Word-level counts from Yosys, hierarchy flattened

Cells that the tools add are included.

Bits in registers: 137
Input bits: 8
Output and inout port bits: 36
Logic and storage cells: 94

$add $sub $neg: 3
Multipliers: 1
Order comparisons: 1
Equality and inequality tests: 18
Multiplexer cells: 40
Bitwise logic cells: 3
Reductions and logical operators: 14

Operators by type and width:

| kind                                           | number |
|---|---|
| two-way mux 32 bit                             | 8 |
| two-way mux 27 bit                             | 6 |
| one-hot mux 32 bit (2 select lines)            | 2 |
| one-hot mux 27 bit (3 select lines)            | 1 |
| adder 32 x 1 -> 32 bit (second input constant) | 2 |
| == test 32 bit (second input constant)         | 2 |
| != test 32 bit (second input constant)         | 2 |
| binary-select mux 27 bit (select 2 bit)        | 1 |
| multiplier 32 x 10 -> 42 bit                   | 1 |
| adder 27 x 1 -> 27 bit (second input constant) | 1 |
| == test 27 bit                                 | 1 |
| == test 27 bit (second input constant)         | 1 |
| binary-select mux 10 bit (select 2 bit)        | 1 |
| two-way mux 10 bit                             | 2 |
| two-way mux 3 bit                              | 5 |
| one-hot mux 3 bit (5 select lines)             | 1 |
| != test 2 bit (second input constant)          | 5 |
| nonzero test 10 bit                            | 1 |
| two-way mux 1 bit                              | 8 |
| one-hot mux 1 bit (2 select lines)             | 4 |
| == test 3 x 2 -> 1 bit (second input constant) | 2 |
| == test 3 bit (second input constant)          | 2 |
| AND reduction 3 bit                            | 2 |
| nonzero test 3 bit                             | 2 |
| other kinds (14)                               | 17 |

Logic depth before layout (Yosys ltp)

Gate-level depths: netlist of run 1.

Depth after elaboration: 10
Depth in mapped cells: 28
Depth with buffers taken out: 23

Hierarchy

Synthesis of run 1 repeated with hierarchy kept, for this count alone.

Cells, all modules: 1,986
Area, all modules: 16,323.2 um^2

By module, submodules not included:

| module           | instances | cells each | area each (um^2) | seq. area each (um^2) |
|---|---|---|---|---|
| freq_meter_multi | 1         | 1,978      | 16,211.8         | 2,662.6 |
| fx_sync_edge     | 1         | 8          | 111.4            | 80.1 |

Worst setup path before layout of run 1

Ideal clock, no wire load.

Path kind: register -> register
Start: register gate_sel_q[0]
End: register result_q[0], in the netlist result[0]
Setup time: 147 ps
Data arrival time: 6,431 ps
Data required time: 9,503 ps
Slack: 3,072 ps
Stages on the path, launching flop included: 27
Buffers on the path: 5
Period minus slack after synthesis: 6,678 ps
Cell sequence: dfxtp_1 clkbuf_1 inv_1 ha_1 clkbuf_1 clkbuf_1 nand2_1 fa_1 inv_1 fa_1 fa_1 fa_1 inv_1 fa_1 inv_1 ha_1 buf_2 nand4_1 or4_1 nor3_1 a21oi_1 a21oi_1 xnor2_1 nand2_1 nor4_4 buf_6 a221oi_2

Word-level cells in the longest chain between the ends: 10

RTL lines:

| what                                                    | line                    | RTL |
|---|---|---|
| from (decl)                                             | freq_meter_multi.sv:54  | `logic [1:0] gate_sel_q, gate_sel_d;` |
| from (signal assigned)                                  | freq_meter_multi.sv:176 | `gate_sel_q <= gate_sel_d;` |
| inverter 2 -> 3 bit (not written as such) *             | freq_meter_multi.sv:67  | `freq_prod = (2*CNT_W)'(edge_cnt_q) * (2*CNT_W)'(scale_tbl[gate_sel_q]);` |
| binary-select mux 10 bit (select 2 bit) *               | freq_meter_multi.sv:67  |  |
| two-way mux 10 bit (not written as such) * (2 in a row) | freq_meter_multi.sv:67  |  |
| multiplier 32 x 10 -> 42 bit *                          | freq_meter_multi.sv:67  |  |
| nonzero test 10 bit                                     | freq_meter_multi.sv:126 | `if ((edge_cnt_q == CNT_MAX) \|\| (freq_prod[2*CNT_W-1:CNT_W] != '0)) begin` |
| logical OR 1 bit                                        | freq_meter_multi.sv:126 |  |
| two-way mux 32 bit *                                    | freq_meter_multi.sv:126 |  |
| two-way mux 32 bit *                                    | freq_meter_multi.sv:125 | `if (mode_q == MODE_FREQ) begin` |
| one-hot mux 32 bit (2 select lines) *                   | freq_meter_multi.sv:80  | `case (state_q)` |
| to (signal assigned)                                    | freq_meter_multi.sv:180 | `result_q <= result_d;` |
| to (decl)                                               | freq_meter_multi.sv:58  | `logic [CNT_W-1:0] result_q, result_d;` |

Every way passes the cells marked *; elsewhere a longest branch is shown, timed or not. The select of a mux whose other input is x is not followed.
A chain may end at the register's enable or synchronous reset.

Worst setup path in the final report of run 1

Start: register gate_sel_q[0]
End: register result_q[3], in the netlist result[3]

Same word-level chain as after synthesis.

------------------------------------

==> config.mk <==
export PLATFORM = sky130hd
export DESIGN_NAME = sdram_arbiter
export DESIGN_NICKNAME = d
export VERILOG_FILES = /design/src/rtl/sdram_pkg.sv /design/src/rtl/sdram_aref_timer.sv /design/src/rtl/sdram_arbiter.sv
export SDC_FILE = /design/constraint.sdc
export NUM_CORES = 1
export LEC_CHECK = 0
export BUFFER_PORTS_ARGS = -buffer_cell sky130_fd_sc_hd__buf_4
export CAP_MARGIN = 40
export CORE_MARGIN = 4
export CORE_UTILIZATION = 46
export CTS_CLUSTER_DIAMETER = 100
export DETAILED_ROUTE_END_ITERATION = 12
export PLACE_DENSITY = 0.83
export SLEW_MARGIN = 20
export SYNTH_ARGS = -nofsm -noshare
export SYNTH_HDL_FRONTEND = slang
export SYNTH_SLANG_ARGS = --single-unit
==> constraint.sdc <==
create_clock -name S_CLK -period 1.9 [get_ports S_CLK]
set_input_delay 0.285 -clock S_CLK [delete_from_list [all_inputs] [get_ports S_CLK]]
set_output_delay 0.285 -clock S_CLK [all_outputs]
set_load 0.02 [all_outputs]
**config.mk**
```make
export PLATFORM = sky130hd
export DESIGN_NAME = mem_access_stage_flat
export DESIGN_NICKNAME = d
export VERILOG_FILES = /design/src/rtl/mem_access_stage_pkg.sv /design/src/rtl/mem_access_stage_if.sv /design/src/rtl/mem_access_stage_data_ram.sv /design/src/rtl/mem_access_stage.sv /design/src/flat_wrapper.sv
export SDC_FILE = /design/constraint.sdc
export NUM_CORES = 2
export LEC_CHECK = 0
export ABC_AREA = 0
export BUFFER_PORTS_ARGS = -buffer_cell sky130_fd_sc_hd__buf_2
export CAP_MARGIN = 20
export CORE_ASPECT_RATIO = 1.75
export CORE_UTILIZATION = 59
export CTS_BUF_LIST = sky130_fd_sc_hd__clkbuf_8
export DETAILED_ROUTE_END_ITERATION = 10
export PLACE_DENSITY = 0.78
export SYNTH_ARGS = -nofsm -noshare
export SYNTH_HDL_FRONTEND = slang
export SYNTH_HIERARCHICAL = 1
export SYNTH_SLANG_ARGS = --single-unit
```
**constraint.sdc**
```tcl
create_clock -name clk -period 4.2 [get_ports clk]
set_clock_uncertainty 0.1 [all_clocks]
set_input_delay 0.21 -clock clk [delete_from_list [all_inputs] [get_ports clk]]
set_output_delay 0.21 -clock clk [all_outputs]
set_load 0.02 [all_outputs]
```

------------------------------------

__Work required__: Of all the entries above, repeat only the lines from the line that has "Word-level counts from" to the line that has "Operators by type", both lines included, exactly.

__Task output__:
Word-level counts from Yosys, hierarchy flattened

Cells that the tools add are included.

Bits in registers: 137
Input bits: 8
Output and inout port bits: 36
Logic and storage cells: 94

$add $sub $neg: 3
Multipliers: 1
Order comparisons: 1
Equality and inequality tests: 18
Multiplexer cells: 40
Bitwise logic cells: 3
Reductions and logical operators: 14

Operators by type and width:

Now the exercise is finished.